Backing up Ubuntu using Deja-Dup (inc. system files)

When I got the NAS set up on the network, I started playing around with Deja-Dup, the backup utility for Ubuntu. Previously I'd never backed up my Ubuntu installation but with the NAS now online it made sense to try it out. Note that Deja-Dup is a file-based back-up utility. If you want low-level backups of your partitions then you would consider using dd together with the relevant device files as described here. Be cautious with these low-level techniques as you really need to know what you're doing and can do untold damage if you don't.

Initially I ran the utility under my own account but noticed that there were a number of (system) files that didn't back up successfully due to a lack of permissions so determined that running the backup in two parts was the way to go: one as root for purely system files (NB: edit at end of post), and the other under my regular user account for anything of personal import.

Deja-dup needs to be set up for the root user. You can either do this by logging in as root if you've enable such a login in Gnome. More likely you haven't done this (Ubuntu doesn't do this for you by default), so use gksu as follows (either should work):

user@host: gksu gnome-control-center deja-dup
or
user@host: gksu deja-dup-preferences

Then configure the storage location. Mine is NFS mounted like this:

/mnt/nas/Backup/DejaDup.hostname.user

Then add/remove directories as required. To keep this as a system-specific backup I've pruned a few directories from the generic file system layout, but you can always refine this further:

Included:
/
/root


Excluded (this list includes some kernel file systems for interrogating certain kernel data structures that we don't want to back up, as well as stuff that wouldn't ever need to be restored or will be covered by non-system user backups):
/dev
/home
/mnt
/media
/proc 
/run
/sys
/tmp


A frequency of weekly and retention period of 6 months should be fine considering how often changes occur to the OS through the Ubuntu software updater and LTS releases. On my vanilla Ubuntu 12.10 desktop installation with NFS mounted backup dir running over gigabit ethernet, the backup took about 7 minutes and generated 1.2GB of backup files.

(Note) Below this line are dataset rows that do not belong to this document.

`config.mk`:
```
export PLATFORM = sky130hd
export DESIGN_NAME = freq_meter_ctrl
export DESIGN_NICKNAME = d
export VERILOG_FILES = /design/src/rtl/freq_meter_ctrl.sv
export SDC_FILE = /design/constraint.sdc
export NUM_CORES = 1
export LEC_CHECK = 0
export ABC_CLOCK_PERIOD_IN_PS = 2700
export BUFFER_PORTS_ARGS = -buffer_cell sky130_fd_sc_hd__buf_2
export CAP_MARGIN = 5
export CELL_PAD_IN_SITES_DETAIL_PLACEMENT = 0
export CELL_PAD_IN_SITES_GLOBAL_PLACEMENT = 2
export CORE_MARGIN = 10
export CORE_UTILIZATION = 36
export DETAILED_ROUTE_END_ITERATION = 6
export PLACE_DENSITY = 0.78
export RECOVER_POWER = 25
export SYNTH_ARGS = -nofsm -noshare
export SYNTH_HDL_FRONTEND = slang
export SYNTH_SLANG_ARGS = --single-unit
```
`constraint.sdc`:
```
create_clock -name clk -period 2.7 [get_ports clk]
set_clock_uncertainty 0.15 [all_clocks]
set_input_delay 0.54 -clock clk [delete_from_list [all_inputs] [get_ports clk]]
set_output_delay 0.54 -clock clk [all_outputs]
set_load 0.005 [all_outputs]
```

You can now run the Backup utility under your regular user account to cover off any personal files that you care about.

A final note regarding NFS mounts of your backup location. I encountered permission issues during backup writing to the backup target. You may need to investigate how the NFS server has set permissions at the target end to ensure everything works smoothly. In my case, root on the NFS client host was mapped to a different id on the NFS server. You may need to override this on the NFS server.

REDACTION: This doesn't automate backups for root or other users. Backups only seem to run for users when logged in.

I logged in to double-check the back-ups were working as expected for root (per the description given above). Whilst the configuration I had created was all still there, the backups weren't actually running automatically - presumably since you need to be logged in for the backup to get triggered. The Deja-Dup dialogue basically said something like "Last backup: 57 days ago". Anways, the back-end to Deja-Dup is duplicity, a command line utility. Depending on the selected options, Deja-Dup's auto-generated duplicity command line could look like this:

/usr/bin/python /usr/bin/duplicity --exclude=/mnt/nas/Backup/DejaDup.goat-lin.root --include=/root/.cache/deja-dup/metadata --exclude=/proc --exclude=/sys --exclude=/run --exclude=/dev --exclude=/home --exclude=/media --exclude=/tmp --exclude=/mnt --exclude=/sys --exclude=/proc --exclude=/tmp --exclude=/root/.gvfs --exclude=/root/.cache/deja-dup --exclude=/root/.cache --include=/ --include=/root --exclude=** --gio --volsize=50 / file:///mnt/nas/Backup/DejaDup.goat-lin.root --verbosity=4 --gpg-options=--no-use-agent --archive-dir=/root/.cache/deja-dup

Now you can go put something similar to the above in cron. Edit 7/7 to remove some uneccessary options and reduce verbosity.